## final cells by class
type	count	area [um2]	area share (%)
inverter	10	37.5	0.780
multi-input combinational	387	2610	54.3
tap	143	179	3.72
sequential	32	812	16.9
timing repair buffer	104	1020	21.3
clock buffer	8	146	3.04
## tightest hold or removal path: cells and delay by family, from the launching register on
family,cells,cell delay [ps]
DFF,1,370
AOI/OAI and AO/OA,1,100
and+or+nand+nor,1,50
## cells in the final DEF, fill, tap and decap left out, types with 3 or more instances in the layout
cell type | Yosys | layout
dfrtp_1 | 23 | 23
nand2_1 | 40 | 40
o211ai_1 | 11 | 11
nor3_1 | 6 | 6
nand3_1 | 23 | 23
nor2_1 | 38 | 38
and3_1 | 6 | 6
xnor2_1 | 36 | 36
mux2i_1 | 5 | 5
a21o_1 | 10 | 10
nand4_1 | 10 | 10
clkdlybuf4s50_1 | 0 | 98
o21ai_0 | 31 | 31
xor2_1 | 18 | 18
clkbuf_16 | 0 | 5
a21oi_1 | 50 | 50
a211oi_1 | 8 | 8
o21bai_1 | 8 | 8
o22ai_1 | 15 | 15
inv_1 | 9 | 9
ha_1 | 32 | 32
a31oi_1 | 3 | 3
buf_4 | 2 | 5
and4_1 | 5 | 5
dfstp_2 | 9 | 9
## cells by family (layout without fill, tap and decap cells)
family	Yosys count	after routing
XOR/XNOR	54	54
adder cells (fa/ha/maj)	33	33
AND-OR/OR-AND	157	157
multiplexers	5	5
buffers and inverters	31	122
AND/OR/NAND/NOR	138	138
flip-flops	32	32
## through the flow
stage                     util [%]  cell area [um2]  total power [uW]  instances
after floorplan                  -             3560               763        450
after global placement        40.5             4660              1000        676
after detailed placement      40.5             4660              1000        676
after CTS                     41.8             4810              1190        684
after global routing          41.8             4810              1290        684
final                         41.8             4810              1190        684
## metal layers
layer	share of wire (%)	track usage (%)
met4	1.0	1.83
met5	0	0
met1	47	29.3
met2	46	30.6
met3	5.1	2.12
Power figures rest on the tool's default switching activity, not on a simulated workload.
==> /design/flow/design.v <==
module flipflop2 #(
    parameter ADDRESS_WIDTH = 32,
              DATA_WIDTH = 32
)(
    input logic         clk,
    input logic         RegWriteD,
    input logic         ResultSrcD,
    input logic         MemWriteD,
    input logic         JumpD,
    input logic         BranchD,
    input logic [2:0]        ALUControlD,
    input logic         ALUSrcD,
    input logic         MUXJUMPD,
    input logic         JUMPRTD,
    input logic         BranchMUXD,
    input logic [DATA_WIDTH-1:0]        RD1,
    input logic [DATA_WIDTH-1:0]        RD2,
    input logic [DATA_WIDTH-1:0]        PCD,
    input logic [4:0]        RdD,
    input logic [DATA_WIDTH-1:0]        ImmExtD,
    input logic [DATA_WIDTH-1:0]        PCPlus4D,
    output logic         RegWriteE,
    output logic         ResultSrcE,
    output logic         MemWriteE,
    output logic         JumpE,
    output logic         BranchE,
    output logic [2:0]        ALUControlE,
    output logic         ALUSrcE,
    output logic         MUXJUMPE,
    output logic         JUMPRTE,
    output logic         BranchMUXE,  
    output logic [DATA_WIDTH-1:0]        RD1E,
    output logic [DATA_WIDTH-1:0]        RD2E,
    output logic [DATA_WIDTH-1:0]        PCE,
    output logic [4:0]        RdE,
    output logic [DATA_WIDTH-1:0]        ImmExtE,
    output logic [DATA_WIDTH-1:0]        PCPlus4E
);
always_ff @(posedge clk)
    begin
        RegWriteE   <=  RegWriteD;
        ResultSrcE  <=  ResultSrcD;
        MemWriteE   <=  MemWriteD;
        JumpE       <=  JumpD;
        BranchE     <=  BranchD;
        ALUControlE  <=  ALUControlD;
        ALUSrcE     <=  ALUSrcD;
        RD1E        <=  RD1;
        RD2E        <=  RD2;
        PCE         <=  PCD;
        RdE         <=  RdD;
        ImmExtE     <=  ImmExtD;
        PCPlus4E    <=  PCPlus4D;
        MUXJUMPE    <=  MUXJUMPD;
        JUMPRTE     <=  JUMPRTD;
        BranchMUXE  <=  BranchMUXD;        
    end
endmodule
==> /design/flow/run.sh <==
#!/bin/bash
# OpenROAD 26Q1-2900-gdf79404cd8, Yosys 0.63+post, stock flow scripts
make -C /OpenROAD-flow-scripts/flow DESIGN_CONFIG=/design/flow/config.mk WORK_HOME=/design/flow/orfs finish
==> /design/flow/config.mk <==
export PLATFORM = sky130hd
export DESIGN_NAME = flipflop2
export DESIGN_NICKNAME = flipflop2
export VERILOG_FILES = /design/flow/design.v
export SDC_FILE = /design/flow/constraint.sdc
export NUM_CORES = 4
export LEC_CHECK = 1
export CORE_AREA = 10 10 199 199
export DIE_AREA = 0 0 209 209
==> /design/flow/constraint.sdc <==
current_design flipflop2

set clk_period 1.0
set clk_io_pct 0.2

create_clock -name clk0 -period $clk_period [get_ports {clk}]

set non_clock_inputs [all_inputs -no_clocks]
set_input_delay [expr $clk_period * $clk_io_pct] -clock clk0 $non_clock_inputs
set_output_delay [expr $clk_period * $clk_io_pct] -clock clk0 [all_outputs]
## design.v

```verilog
module flipflop3 #(
    parameter ADDRESS_WIDTH = 32,
              DATA_WIDTH = 32
)(
    input logic         clk,
    input logic [DATA_WIDTH-1:0]        ALUOut,
    input logic [DATA_WIDTH-1:0]        regOp2,  
    input logic [4:0]        RdE,
    input logic [DATA_WIDTH-1:0]        PCTargetE,
    input logic [DATA_WIDTH-1:0]        PCPlus4E,
    input logic         RegWriteE,
    input logic         ResultSrcE,
    input logic         MemWriteE,
    input logic         MUXJUMPE,
    input logic         JUMPRTE,
    input logic         JumpE,
    output logic        JumpM,
    output logic        RegWriteM,
    output logic        ResultSrcM,
    output logic        MemWriteM,
    output logic        MUXJUMPM,
    output logic        JUMPRTM,
    output logic [DATA_WIDTH-1:0]       ALUResultM,
    output logic [DATA_WIDTH-1:0]       WriteDataM,
    output logic [4:0]      RdM,
    output logic [DATA_WIDTH-1:0]      PCTargetM,
    output logic [DATA_WIDTH-1:0]       PCPlus4M
);
always_ff @(posedge clk)
    begin
        RegWriteM <= RegWriteE;
        ResultSrcM <= ResultSrcE;
        MemWriteM <= MemWriteE;
        MUXJUMPM <= MUXJUMPE;
        JUMPRTM <= JUMPRTE;
        JumpM <= JumpE;
        ALUResultM <= ALUOut;
        WriteDataM <= regOp2;
        RdM <= RdE;
        PCTargetM <= PCTargetE;
        PCPlus4M <= PCPlus4E;
    end
endmodule
```
**./run.sh**
```bash
#!/bin/bash
# OpenROAD 26Q1-2900-gdf79404cd8, Yosys 0.63+post, stock flow scripts
make -C /OpenROAD-flow-scripts/flow DESIGN_CONFIG=/design/flow/config.mk WORK_HOME=/design/flow/orfs finish
```
**./config.mk**
```make
export PLATFORM = sky130hd
export DESIGN_NAME = instruc_mem
export DESIGN_NICKNAME = instruc_mem
export VERILOG_FILES = /design/flow/design.v
export SDC_FILE = /design/flow/constraint.sdc
export NUM_CORES = 4
export LEC_CHECK = 1
export CORE_UTILIZATION = 50
```
**./constraint.sdc**
```tcl
current_design instruc_mem

set clk_period 5.6
set clk_io_pct 0.2

create_clock -name clk0 -period $clk_period

set non_clock_inputs [all_inputs -no_clocks]
set_input_delay [expr $clk_period * $clk_io_pct] -clock clk0 $non_clock_inputs
set_output_delay [expr $clk_period * $clk_io_pct] -clock clk0 [all_outputs]
```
++++++
> _Task objective_
Reproduce exactly the lines that run from the start of the records to the line with "after detailed placement", both included.

> _Exercise output_
## final cells by class
type	count	area [um2]	area share (%)
inverter	10	37.5	0.780
multi-input combinational	387	2610	54.3
tap	143	179	3.72
sequential	32	812	16.9
timing repair buffer	104	1020	21.3
clock buffer	8	146	3.04
## tightest hold or removal path: cells and delay by family, from the launching register on
family,cells,cell delay [ps]
DFF,1,370
AOI/OAI and AO/OA,1,100
and+or+nand+nor,1,50
## cells in the final DEF, fill, tap and decap left out, types with 3 or more instances in the layout
cell type | Yosys | layout
dfrtp_1 | 23 | 23
nand2_1 | 40 | 40
o211ai_1 | 11 | 11
nor3_1 | 6 | 6
nand3_1 | 23 | 23
nor2_1 | 38 | 38
and3_1 | 6 | 6
xnor2_1 | 36 | 36
mux2i_1 | 5 | 5
a21o_1 | 10 | 10
nand4_1 | 10 | 10
clkdlybuf4s50_1 | 0 | 98
o21ai_0 | 31 | 31
xor2_1 | 18 | 18
clkbuf_16 | 0 | 5
a21oi_1 | 50 | 50
a211oi_1 | 8 | 8
o21bai_1 | 8 | 8
o22ai_1 | 15 | 15
inv_1 | 9 | 9
ha_1 | 32 | 32
a31oi_1 | 3 | 3
buf_4 | 2 | 5
and4_1 | 5 | 5
dfstp_2 | 9 | 9
## cells by family (layout without fill, tap and decap cells)
family	Yosys count	after routing
XOR/XNOR	54	54
adder cells (fa/ha/maj)	33	33
AND-OR/OR-AND	157	157
multiplexers	5	5
buffers and inverters	31	122
AND/OR/NAND/NOR	138	138
flip-flops	32	32
## through the flow
stage                     util [%]  cell area [um2]  total power [uW]  instances
after floorplan                  -             3560               763        450
after global placement        40.5             4660              1000        676
after detailed placement      40.5             4660              1000        676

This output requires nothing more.